» **Activity**
When the line containing "[synth_timing]" appears in the entries below, begin printing there and stop after the line containing "met5 | 0 | 0 | 0"; print each of those lines exactly and no other line.

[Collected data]

■ ■ ■ ■

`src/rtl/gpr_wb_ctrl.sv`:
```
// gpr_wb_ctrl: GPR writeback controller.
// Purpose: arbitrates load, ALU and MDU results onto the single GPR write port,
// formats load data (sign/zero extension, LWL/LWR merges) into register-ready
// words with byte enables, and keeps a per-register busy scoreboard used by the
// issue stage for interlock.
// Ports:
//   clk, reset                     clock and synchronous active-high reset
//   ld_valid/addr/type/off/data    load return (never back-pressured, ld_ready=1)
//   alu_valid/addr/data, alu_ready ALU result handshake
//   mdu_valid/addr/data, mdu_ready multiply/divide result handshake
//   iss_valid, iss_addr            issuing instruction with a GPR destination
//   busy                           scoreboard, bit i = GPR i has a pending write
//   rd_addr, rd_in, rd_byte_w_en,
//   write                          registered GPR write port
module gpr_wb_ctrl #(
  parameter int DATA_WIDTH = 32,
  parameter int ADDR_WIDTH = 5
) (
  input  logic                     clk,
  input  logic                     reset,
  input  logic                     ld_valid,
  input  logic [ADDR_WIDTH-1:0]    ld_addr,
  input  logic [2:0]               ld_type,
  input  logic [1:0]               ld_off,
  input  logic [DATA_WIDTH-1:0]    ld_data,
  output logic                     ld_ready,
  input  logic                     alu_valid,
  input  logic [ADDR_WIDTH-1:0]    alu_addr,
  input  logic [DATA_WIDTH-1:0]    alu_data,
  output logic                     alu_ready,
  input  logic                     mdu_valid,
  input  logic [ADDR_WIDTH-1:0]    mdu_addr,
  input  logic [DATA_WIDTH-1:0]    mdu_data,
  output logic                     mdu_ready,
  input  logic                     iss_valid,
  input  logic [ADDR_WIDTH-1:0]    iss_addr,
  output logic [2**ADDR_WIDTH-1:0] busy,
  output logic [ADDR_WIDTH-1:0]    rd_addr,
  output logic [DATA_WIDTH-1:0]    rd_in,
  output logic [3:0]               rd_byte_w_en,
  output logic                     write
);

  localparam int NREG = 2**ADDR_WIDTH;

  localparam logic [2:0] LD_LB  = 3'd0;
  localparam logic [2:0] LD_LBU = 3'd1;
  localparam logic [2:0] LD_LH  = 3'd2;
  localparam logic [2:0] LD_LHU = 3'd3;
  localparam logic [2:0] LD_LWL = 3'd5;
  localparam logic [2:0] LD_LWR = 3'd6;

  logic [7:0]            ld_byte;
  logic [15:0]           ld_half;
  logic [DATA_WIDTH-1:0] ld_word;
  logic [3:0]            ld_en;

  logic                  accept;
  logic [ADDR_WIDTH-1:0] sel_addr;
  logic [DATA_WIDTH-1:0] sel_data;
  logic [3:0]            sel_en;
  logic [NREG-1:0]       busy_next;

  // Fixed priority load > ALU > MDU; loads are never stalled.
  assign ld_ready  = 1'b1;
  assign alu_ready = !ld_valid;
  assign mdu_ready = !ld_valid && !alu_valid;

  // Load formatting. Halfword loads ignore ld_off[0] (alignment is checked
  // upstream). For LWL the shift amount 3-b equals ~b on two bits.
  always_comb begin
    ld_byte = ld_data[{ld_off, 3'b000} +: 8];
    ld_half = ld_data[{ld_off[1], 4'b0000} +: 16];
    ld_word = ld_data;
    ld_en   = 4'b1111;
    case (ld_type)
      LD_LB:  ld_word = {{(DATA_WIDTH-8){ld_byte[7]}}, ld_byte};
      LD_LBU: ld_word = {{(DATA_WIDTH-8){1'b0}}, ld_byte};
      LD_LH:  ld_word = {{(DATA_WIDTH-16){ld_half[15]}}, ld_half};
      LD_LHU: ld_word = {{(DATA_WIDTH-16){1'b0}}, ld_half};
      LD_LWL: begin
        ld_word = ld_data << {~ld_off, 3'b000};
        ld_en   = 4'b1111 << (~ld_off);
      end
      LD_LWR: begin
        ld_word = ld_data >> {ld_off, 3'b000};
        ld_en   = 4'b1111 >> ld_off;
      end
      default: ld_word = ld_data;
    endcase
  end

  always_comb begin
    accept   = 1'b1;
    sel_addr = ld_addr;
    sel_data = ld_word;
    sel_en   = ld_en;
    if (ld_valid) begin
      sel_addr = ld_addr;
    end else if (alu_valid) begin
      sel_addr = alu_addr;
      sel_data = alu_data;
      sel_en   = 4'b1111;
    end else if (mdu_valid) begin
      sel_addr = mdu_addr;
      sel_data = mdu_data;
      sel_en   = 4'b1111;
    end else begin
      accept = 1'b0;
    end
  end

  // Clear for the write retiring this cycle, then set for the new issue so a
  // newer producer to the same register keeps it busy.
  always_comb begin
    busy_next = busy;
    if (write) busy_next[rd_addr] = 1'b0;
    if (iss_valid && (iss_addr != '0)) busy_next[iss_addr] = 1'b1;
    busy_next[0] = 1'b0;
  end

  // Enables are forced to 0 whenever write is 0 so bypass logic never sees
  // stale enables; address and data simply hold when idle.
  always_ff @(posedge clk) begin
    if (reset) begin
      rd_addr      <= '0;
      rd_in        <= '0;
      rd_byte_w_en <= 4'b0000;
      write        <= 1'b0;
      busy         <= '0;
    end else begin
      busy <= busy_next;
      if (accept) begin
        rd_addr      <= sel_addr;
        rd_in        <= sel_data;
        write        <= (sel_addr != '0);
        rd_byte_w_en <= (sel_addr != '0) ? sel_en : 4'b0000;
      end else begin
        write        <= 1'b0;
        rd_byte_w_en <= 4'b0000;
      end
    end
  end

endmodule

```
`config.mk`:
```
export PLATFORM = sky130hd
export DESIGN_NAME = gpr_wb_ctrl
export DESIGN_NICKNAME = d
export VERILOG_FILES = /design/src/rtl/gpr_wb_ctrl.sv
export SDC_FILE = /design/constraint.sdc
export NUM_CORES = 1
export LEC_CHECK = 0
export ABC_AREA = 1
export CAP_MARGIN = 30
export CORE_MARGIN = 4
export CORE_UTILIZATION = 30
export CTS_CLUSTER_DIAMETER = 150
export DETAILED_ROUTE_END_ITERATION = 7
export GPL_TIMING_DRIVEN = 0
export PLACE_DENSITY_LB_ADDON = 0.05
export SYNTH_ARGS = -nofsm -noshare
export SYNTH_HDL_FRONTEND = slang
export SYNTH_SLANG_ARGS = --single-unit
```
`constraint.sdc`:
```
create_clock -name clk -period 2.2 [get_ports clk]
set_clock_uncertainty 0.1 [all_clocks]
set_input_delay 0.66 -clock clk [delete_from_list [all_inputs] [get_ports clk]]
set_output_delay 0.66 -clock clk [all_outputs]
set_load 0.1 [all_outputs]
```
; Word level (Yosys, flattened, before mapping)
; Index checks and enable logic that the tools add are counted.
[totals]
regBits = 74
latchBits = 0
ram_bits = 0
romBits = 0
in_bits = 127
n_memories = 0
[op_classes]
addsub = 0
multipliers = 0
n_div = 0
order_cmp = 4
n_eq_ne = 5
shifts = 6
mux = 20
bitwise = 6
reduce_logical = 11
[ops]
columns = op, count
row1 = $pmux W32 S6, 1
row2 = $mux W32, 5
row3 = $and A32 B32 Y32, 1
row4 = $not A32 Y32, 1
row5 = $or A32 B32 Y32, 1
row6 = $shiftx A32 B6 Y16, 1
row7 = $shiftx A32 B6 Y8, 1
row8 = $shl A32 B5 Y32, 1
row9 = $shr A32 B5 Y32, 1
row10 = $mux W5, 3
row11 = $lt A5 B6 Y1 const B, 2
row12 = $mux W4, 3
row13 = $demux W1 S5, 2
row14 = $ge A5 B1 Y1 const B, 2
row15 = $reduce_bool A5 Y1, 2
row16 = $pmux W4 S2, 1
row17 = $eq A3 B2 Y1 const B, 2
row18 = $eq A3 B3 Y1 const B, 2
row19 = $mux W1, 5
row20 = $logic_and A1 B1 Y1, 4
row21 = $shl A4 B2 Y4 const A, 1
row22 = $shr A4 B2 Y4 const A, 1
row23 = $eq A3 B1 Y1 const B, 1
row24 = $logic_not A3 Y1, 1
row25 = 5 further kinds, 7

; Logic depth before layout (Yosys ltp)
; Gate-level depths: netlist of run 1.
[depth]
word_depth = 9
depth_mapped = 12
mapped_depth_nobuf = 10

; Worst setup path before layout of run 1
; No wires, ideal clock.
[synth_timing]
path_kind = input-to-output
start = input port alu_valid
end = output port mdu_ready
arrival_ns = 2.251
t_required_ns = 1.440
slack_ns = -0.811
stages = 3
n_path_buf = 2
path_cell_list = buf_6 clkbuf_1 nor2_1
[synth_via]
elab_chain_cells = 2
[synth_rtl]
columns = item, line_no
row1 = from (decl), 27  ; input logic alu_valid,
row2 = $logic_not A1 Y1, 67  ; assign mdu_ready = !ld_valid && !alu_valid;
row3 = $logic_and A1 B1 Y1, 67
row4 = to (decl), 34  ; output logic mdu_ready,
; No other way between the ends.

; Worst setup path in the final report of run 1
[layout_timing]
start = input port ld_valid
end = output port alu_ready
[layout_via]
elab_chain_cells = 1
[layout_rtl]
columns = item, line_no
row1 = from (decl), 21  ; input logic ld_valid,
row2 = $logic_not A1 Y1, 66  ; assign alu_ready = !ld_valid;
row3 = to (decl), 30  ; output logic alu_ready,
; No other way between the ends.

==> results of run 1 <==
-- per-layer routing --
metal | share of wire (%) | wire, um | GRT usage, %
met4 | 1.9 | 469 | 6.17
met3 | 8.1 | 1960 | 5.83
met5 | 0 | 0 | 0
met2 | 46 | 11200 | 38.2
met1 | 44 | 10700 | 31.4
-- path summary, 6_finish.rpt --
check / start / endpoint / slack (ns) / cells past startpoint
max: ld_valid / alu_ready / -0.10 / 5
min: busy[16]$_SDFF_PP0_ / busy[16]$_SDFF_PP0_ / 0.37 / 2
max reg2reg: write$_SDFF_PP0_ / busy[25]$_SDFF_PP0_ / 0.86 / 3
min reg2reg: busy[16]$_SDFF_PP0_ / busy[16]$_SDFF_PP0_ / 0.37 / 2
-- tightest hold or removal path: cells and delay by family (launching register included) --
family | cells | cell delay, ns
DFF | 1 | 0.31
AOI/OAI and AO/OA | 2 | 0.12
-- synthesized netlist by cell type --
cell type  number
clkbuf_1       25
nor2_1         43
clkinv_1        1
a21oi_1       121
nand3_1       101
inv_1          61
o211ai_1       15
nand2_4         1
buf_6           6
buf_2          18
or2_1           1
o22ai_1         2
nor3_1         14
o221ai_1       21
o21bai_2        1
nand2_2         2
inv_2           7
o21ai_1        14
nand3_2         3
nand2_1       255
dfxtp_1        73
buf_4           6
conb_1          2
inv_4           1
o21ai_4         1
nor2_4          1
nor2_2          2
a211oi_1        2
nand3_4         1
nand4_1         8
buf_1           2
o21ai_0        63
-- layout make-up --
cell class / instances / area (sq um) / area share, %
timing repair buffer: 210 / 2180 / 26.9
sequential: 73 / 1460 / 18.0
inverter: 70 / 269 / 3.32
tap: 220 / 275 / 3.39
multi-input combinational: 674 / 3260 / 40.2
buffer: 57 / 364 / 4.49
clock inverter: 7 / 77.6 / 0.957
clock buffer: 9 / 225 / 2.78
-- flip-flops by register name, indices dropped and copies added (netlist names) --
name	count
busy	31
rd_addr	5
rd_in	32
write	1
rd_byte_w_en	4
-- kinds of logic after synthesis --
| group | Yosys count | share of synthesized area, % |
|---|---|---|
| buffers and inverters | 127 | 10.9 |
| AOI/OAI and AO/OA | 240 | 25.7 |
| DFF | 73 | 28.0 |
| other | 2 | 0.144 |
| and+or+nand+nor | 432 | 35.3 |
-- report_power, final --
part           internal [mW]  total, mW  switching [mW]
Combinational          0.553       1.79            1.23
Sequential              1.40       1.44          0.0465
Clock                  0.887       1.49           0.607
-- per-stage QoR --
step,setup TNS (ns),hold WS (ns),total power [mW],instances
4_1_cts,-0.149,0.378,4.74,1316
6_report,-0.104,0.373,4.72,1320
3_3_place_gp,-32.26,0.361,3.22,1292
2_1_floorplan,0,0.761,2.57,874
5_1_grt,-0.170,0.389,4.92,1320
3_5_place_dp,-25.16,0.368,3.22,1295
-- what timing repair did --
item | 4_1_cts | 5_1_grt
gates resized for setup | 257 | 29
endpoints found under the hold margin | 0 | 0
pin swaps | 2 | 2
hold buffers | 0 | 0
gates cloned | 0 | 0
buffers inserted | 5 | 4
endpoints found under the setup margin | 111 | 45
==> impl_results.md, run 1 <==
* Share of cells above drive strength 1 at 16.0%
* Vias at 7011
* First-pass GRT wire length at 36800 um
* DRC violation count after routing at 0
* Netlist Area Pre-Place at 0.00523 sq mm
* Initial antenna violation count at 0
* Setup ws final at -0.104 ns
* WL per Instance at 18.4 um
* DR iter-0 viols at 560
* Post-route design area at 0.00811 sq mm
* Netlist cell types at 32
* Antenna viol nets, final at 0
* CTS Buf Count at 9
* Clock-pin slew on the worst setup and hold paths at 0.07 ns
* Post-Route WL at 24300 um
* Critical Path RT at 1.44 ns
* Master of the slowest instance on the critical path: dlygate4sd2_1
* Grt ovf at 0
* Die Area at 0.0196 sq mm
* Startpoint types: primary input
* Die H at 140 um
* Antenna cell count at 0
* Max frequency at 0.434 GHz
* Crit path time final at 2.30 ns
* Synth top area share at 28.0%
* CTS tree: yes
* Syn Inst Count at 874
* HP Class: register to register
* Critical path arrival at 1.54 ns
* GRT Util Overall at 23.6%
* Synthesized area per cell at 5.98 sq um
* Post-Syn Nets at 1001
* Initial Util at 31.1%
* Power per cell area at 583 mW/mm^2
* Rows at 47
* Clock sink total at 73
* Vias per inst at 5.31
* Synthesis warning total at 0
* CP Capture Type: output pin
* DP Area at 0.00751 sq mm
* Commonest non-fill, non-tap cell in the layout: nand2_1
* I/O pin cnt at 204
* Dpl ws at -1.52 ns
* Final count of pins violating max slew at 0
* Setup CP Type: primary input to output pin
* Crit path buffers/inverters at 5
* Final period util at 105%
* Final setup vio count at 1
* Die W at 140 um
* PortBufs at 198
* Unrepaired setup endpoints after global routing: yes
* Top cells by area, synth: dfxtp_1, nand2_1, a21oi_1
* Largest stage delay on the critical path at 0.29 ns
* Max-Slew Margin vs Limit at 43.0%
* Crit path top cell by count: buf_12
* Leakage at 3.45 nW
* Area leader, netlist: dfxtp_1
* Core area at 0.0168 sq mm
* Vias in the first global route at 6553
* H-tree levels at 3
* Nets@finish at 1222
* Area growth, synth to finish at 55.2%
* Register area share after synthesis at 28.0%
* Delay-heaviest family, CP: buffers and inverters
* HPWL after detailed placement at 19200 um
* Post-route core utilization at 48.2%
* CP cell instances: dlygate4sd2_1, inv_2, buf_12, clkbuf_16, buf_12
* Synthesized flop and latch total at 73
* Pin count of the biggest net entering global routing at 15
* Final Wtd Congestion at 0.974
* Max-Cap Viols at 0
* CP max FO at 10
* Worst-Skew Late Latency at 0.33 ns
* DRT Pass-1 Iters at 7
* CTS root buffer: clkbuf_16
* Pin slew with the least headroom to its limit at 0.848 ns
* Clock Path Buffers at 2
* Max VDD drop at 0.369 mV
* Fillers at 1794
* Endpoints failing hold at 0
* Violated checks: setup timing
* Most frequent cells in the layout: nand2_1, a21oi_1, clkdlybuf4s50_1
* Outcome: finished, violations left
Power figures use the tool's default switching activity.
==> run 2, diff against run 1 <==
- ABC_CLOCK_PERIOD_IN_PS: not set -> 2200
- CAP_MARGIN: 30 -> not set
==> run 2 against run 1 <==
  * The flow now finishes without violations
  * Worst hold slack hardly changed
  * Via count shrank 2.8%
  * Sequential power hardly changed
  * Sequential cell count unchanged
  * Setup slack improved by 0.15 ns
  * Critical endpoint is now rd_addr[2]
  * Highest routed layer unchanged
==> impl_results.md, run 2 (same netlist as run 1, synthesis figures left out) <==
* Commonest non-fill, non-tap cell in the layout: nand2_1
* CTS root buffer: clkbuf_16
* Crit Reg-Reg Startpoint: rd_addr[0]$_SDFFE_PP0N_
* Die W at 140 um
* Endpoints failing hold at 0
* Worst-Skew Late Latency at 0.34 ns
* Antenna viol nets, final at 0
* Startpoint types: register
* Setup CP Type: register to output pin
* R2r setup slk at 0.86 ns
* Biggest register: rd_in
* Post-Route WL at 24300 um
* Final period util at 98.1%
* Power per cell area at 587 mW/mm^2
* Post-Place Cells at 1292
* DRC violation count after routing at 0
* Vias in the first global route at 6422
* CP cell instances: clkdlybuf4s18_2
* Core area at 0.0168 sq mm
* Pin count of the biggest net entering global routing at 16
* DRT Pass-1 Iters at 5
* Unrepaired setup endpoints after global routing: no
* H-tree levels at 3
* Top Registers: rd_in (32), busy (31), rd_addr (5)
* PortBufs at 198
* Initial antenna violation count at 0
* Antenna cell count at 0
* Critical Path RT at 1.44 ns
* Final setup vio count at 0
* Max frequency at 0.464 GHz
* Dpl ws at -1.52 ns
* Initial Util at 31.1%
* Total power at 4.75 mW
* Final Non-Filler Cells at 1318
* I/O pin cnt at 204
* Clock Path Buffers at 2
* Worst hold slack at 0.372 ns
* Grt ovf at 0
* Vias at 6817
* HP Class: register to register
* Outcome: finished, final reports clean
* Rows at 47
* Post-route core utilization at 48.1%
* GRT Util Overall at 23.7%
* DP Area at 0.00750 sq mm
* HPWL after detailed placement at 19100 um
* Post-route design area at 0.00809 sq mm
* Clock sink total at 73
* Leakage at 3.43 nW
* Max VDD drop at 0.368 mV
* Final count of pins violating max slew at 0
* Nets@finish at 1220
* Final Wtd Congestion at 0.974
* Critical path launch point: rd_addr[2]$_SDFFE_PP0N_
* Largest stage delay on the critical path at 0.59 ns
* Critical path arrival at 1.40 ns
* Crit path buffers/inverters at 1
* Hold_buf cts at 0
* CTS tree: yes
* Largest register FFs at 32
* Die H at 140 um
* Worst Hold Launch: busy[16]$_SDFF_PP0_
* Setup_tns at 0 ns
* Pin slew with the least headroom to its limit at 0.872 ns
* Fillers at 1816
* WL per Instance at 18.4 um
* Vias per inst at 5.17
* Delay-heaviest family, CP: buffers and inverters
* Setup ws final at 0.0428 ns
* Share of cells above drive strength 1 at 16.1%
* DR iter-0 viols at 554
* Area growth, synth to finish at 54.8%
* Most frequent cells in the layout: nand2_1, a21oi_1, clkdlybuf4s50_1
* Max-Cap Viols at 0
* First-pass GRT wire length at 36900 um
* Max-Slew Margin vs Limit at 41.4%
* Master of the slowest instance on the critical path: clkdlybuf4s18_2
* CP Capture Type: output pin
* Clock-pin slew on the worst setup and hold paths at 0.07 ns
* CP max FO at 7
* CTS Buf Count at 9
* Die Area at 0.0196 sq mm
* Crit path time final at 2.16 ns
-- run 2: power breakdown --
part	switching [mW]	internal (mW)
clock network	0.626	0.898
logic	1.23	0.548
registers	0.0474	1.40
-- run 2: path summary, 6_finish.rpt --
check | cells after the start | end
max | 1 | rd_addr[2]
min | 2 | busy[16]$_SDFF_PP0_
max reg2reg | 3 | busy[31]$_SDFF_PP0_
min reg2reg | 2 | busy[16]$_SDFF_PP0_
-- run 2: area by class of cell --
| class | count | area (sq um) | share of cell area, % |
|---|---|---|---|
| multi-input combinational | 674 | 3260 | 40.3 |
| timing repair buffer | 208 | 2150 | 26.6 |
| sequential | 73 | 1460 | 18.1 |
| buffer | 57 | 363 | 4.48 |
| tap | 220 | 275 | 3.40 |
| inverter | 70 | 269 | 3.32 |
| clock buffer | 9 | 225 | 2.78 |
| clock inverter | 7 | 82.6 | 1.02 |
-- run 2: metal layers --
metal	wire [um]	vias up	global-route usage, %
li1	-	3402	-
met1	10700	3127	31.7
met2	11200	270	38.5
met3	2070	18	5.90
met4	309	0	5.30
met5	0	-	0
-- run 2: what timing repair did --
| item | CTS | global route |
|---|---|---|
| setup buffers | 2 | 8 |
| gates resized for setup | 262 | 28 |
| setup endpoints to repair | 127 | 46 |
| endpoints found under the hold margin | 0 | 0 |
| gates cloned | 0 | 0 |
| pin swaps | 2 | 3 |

■ ■ ■ ■

» **Solution to this task**
[synth_timing]
path_kind = input-to-output
start = input port alu_valid
end = output port mdu_ready
arrival_ns = 2.251
t_required_ns = 1.440
slack_ns = -0.811
stages = 3
n_path_buf = 2
path_cell_list = buf_6 clkbuf_1 nor2_1
[synth_via]
elab_chain_cells = 2
[synth_rtl]
columns = item, line_no
row1 = from (decl), 27  ; input logic alu_valid,
row2 = $logic_not A1 Y1, 67  ; assign mdu_ready = !ld_valid && !alu_valid;
row3 = $logic_and A1 B1 Y1, 67
row4 = to (decl), 34  ; output logic mdu_ready,
; No other way between the ends.

; Worst setup path in the final report of run 1
[layout_timing]
start = input port ld_valid
end = output port alu_ready
[layout_via]
elab_chain_cells = 1
[layout_rtl]
columns = item, line_no
row1 = from (decl), 21  ; input logic ld_valid,
row2 = $logic_not A1 Y1, 66  ; assign alu_ready = !ld_valid;
row3 = to (decl), 30  ; output logic alu_ready,
; No other way between the ends.

==> results of run 1 <==
-- per-layer routing --
metal | share of wire (%) | wire, um | GRT usage, %
met4 | 1.9 | 469 | 6.17
met3 | 8.1 | 1960 | 5.83
met5 | 0 | 0 | 0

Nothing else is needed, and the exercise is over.